- What you should do:
In the listing below, find the line containing "localparam logic [7:0] REG_STATUS" and the line containing "localparam logic [7:0] MSW_ENTRY_KEEP". Repeat exactly those two lines and every line between them, nothing more.

- Data supplied:
####################
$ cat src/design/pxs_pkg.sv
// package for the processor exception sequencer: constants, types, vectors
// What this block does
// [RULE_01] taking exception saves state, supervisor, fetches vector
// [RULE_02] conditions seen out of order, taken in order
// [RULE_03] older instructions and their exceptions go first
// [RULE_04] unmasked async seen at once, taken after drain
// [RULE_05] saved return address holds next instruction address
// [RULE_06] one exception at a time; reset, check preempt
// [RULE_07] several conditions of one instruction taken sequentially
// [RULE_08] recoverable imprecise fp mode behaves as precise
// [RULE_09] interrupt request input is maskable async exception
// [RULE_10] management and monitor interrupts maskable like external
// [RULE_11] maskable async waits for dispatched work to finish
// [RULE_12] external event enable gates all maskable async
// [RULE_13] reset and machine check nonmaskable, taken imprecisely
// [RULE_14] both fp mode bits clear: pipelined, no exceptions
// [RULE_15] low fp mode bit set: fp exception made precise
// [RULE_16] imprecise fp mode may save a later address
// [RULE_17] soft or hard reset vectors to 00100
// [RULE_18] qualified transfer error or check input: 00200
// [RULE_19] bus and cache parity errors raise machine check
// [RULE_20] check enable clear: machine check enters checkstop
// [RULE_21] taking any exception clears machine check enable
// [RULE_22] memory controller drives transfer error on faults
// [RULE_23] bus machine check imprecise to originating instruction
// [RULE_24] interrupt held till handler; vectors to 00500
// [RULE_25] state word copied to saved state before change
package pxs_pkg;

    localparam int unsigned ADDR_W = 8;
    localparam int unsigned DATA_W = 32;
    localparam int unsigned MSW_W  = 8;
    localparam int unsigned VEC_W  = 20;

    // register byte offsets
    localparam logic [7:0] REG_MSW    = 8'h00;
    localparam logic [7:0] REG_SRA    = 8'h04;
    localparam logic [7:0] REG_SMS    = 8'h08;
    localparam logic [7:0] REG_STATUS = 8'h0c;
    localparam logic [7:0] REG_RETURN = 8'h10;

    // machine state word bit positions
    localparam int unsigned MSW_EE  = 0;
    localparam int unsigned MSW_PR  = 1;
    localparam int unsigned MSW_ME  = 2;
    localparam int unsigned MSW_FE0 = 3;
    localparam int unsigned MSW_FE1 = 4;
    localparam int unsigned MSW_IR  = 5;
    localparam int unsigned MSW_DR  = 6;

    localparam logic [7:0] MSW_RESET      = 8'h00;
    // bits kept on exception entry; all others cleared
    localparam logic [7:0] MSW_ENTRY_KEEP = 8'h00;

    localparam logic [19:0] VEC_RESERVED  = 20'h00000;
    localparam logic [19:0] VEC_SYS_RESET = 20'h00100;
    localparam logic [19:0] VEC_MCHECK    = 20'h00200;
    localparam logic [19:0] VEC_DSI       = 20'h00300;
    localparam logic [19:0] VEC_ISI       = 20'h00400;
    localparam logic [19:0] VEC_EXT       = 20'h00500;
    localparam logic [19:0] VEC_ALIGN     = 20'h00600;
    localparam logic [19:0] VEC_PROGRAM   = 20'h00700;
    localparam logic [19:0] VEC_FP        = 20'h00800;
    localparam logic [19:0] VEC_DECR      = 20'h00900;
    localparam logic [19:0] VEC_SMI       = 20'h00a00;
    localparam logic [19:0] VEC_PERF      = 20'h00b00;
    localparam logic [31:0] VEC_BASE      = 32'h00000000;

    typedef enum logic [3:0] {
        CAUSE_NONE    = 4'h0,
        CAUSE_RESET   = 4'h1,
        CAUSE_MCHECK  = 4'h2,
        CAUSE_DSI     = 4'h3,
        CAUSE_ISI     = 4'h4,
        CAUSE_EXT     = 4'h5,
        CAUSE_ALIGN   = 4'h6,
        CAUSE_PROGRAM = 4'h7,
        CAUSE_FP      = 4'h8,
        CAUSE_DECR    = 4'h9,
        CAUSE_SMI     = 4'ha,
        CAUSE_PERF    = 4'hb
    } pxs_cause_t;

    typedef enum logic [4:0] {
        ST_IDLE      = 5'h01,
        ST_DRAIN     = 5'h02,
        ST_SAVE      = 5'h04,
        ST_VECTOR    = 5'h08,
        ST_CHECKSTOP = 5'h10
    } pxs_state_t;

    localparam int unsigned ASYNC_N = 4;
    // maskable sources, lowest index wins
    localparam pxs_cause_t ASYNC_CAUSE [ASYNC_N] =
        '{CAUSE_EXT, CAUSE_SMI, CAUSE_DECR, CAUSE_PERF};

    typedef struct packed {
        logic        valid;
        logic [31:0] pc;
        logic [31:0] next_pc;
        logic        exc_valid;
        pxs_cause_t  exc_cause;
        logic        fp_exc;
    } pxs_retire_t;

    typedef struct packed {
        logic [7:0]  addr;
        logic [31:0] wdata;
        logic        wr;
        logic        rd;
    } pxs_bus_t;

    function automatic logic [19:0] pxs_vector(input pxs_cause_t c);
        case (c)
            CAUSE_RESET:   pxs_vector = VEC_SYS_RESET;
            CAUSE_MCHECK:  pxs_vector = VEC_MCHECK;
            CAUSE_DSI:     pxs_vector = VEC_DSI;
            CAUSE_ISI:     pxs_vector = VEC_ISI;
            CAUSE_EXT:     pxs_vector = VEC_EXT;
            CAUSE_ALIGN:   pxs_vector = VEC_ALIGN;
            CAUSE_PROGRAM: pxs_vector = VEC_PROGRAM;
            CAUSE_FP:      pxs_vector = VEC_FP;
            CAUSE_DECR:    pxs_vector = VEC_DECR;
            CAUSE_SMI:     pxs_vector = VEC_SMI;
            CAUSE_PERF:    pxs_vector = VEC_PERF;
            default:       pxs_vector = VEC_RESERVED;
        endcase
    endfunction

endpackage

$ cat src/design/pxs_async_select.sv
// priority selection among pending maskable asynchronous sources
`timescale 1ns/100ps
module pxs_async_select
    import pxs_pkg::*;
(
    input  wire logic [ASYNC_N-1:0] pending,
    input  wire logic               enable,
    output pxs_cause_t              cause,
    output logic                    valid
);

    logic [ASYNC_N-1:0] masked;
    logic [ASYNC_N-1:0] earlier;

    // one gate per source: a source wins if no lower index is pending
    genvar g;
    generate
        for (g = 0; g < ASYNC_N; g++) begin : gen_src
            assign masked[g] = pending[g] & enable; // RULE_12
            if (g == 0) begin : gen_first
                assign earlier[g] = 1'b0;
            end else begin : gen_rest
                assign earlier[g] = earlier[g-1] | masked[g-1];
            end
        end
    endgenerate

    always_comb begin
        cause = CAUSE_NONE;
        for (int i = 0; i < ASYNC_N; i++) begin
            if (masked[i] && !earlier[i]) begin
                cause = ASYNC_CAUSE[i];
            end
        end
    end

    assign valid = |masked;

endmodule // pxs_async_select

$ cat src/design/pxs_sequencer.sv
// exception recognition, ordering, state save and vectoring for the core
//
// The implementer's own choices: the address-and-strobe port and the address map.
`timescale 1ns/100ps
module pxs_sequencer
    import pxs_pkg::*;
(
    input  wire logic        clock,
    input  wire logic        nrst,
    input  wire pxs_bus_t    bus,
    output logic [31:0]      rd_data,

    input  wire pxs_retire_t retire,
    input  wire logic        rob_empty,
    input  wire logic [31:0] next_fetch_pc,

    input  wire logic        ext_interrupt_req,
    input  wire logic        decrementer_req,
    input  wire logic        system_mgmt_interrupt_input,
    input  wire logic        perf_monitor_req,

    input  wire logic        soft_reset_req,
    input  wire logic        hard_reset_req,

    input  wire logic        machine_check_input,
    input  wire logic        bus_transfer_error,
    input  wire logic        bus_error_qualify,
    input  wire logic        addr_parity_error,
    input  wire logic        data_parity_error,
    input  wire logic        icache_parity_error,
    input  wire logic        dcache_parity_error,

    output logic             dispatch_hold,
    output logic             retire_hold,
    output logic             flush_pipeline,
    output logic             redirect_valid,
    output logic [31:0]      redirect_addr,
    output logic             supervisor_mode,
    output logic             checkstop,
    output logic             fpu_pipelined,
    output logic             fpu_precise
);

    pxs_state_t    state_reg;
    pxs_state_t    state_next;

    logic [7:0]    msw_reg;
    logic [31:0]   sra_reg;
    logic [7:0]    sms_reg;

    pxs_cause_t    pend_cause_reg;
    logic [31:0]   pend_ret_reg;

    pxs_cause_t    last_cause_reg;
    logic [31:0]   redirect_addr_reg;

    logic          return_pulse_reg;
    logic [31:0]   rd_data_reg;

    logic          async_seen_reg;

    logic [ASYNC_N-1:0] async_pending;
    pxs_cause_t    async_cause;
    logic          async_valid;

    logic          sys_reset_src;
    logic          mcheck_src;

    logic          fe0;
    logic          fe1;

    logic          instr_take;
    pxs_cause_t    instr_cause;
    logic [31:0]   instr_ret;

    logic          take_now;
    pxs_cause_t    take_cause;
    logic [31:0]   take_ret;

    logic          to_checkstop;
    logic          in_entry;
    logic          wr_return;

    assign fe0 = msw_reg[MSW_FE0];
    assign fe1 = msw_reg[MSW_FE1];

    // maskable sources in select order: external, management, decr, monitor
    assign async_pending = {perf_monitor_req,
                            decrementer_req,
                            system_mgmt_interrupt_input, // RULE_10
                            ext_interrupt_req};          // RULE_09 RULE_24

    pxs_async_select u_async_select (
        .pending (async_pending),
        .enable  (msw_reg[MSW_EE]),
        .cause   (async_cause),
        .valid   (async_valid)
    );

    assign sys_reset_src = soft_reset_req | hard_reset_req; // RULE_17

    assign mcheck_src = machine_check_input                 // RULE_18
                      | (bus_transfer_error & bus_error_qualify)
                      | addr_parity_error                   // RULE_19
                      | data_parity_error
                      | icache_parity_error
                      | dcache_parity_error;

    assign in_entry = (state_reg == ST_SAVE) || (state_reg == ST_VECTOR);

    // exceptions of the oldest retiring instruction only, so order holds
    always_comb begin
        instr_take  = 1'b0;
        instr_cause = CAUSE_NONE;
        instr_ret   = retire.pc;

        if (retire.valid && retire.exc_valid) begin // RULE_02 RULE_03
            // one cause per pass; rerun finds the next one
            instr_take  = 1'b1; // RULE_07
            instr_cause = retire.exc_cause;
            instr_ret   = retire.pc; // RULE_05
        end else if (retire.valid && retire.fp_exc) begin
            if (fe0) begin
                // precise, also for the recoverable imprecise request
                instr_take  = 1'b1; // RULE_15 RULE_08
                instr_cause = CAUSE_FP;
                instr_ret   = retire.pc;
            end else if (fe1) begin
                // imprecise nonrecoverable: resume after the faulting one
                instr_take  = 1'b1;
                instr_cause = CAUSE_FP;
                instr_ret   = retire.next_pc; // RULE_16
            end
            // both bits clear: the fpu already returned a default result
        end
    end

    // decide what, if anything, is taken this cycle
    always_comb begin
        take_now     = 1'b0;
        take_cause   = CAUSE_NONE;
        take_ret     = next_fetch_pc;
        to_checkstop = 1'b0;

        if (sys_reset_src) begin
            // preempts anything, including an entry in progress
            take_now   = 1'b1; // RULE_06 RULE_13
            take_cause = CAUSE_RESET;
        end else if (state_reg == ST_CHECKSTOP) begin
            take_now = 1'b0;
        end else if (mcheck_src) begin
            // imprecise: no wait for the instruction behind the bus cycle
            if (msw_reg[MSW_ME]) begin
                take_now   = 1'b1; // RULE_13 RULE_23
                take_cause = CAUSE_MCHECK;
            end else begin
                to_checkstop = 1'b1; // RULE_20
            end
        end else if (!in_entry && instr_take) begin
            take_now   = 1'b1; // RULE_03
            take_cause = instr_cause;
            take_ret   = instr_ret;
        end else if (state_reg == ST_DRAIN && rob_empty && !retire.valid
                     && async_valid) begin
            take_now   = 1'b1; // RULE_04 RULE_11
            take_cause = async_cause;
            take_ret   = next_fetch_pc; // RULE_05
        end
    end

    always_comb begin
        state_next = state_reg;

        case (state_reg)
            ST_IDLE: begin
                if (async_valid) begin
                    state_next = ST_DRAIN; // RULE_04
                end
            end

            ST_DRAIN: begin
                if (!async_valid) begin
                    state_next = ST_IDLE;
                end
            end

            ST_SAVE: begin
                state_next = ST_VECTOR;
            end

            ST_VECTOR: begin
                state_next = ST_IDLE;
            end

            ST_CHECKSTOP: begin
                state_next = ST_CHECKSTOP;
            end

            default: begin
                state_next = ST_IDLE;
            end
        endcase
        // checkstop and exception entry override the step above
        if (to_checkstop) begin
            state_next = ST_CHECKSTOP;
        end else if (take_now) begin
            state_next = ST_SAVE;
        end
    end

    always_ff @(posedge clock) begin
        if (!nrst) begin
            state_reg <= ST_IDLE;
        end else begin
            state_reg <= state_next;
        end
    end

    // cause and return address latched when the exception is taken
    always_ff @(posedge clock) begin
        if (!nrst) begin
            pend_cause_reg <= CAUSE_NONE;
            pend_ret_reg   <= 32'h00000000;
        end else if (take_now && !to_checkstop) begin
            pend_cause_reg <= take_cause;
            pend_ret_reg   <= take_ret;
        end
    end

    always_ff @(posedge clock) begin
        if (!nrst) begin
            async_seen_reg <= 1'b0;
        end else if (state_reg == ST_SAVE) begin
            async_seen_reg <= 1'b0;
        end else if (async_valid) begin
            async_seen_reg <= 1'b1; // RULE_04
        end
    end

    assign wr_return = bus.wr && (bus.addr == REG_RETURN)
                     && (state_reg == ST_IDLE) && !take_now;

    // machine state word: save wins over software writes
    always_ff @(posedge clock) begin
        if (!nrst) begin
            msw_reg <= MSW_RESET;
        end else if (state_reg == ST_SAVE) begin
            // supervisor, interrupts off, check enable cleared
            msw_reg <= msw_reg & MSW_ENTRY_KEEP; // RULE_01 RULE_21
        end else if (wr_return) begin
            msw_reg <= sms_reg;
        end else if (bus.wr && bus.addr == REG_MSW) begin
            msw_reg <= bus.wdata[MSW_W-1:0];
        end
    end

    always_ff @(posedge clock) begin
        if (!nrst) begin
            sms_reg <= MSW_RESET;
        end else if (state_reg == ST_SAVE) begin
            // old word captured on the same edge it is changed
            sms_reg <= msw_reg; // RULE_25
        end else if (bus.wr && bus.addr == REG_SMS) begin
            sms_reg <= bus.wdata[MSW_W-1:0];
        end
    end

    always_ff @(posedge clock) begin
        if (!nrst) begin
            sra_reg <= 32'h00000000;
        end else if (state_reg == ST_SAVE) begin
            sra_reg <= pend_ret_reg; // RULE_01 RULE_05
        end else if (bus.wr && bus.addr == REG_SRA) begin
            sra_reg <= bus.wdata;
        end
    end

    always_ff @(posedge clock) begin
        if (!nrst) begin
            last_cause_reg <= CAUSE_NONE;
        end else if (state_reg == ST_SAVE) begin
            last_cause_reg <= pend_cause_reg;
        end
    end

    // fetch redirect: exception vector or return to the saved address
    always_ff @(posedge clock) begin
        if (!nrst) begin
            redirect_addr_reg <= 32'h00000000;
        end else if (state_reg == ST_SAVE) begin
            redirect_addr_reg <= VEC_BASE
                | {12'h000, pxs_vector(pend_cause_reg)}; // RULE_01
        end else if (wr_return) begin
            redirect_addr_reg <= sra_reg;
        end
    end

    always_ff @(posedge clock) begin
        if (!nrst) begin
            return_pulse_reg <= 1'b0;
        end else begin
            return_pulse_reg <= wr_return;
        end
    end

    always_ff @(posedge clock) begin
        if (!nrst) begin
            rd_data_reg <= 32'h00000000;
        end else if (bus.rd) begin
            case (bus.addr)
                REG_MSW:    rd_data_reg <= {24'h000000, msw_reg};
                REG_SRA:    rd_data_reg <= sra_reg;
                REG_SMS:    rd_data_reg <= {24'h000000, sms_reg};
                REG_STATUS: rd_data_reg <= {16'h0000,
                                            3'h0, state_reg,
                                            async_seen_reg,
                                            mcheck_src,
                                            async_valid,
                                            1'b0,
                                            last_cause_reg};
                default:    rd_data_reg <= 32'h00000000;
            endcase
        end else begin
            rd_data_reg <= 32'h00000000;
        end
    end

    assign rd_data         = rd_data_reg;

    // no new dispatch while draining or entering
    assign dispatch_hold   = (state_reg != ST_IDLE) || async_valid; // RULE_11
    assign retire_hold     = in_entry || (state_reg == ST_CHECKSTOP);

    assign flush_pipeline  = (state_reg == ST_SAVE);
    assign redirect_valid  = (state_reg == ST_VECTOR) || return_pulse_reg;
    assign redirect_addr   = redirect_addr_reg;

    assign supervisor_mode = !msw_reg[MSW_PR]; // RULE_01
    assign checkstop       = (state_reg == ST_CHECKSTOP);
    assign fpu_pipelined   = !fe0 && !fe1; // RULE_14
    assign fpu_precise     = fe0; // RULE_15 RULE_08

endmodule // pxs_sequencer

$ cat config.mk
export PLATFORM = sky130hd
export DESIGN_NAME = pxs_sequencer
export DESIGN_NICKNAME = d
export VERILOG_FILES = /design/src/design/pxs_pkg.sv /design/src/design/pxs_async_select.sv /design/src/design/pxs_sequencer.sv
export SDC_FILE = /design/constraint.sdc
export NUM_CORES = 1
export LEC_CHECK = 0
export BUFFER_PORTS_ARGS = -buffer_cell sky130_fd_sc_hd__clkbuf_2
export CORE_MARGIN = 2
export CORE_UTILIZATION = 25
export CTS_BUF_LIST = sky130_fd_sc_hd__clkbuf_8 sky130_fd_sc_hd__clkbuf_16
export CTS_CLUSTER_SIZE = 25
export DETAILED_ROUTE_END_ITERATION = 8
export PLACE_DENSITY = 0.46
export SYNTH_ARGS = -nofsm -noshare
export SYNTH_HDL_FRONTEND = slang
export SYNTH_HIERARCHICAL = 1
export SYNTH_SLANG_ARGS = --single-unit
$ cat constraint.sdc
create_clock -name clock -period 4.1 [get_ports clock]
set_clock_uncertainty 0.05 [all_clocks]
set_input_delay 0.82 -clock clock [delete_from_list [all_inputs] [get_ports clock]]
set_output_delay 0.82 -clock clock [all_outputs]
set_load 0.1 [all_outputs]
####################
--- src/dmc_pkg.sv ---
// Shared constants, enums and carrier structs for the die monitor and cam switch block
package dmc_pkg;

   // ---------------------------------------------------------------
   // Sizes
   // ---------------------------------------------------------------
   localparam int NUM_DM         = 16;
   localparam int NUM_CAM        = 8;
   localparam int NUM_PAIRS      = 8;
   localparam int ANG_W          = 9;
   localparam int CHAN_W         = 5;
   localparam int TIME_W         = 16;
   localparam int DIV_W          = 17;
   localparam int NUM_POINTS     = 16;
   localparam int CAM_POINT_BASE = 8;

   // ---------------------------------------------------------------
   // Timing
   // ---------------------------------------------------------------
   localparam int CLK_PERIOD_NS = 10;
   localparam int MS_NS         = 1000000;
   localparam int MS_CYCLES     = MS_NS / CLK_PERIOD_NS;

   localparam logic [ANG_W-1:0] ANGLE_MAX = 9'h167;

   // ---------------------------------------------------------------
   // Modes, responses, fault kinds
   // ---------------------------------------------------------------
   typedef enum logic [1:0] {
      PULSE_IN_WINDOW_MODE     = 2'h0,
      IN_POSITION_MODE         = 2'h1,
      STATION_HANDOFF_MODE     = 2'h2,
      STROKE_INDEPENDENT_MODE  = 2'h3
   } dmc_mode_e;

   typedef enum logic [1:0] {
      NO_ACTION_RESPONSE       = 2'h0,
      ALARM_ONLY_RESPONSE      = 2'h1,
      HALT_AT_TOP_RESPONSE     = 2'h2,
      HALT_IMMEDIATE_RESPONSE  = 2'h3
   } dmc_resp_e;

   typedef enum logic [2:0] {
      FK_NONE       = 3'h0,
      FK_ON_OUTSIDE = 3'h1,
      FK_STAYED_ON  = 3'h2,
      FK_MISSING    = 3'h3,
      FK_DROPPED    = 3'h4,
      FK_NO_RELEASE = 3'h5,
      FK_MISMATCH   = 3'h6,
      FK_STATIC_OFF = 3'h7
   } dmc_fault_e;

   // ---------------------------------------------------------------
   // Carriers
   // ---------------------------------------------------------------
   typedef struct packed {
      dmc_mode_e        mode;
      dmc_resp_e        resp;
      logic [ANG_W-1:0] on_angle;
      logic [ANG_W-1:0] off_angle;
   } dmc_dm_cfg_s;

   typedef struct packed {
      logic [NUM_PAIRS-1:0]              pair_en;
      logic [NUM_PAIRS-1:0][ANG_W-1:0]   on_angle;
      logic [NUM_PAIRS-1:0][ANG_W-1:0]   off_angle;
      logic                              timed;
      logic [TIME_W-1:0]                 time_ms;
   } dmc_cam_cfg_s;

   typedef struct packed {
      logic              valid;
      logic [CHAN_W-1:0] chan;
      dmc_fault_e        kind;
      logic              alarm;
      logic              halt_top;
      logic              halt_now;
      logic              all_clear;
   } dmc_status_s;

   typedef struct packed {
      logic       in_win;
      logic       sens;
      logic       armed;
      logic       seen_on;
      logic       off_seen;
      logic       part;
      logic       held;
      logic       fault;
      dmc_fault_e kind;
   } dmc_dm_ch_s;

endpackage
####################
- Solution for this task:
    localparam logic [7:0] REG_STATUS = 8'h0c;
    localparam logic [7:0] REG_RETURN = 8'h10;

    // machine state word bit positions
    localparam int unsigned MSW_EE  = 0;
    localparam int unsigned MSW_PR  = 1;
    localparam int unsigned MSW_ME  = 2;
    localparam int unsigned MSW_FE0 = 3;
    localparam int unsigned MSW_FE1 = 4;
    localparam int unsigned MSW_IR  = 5;
    localparam int unsigned MSW_DR  = 6;

    localparam logic [7:0] MSW_RESET      = 8'h00;
    // bits kept on exception entry; all others cleared
    localparam logic [7:0] MSW_ENTRY_KEEP = 8'h00;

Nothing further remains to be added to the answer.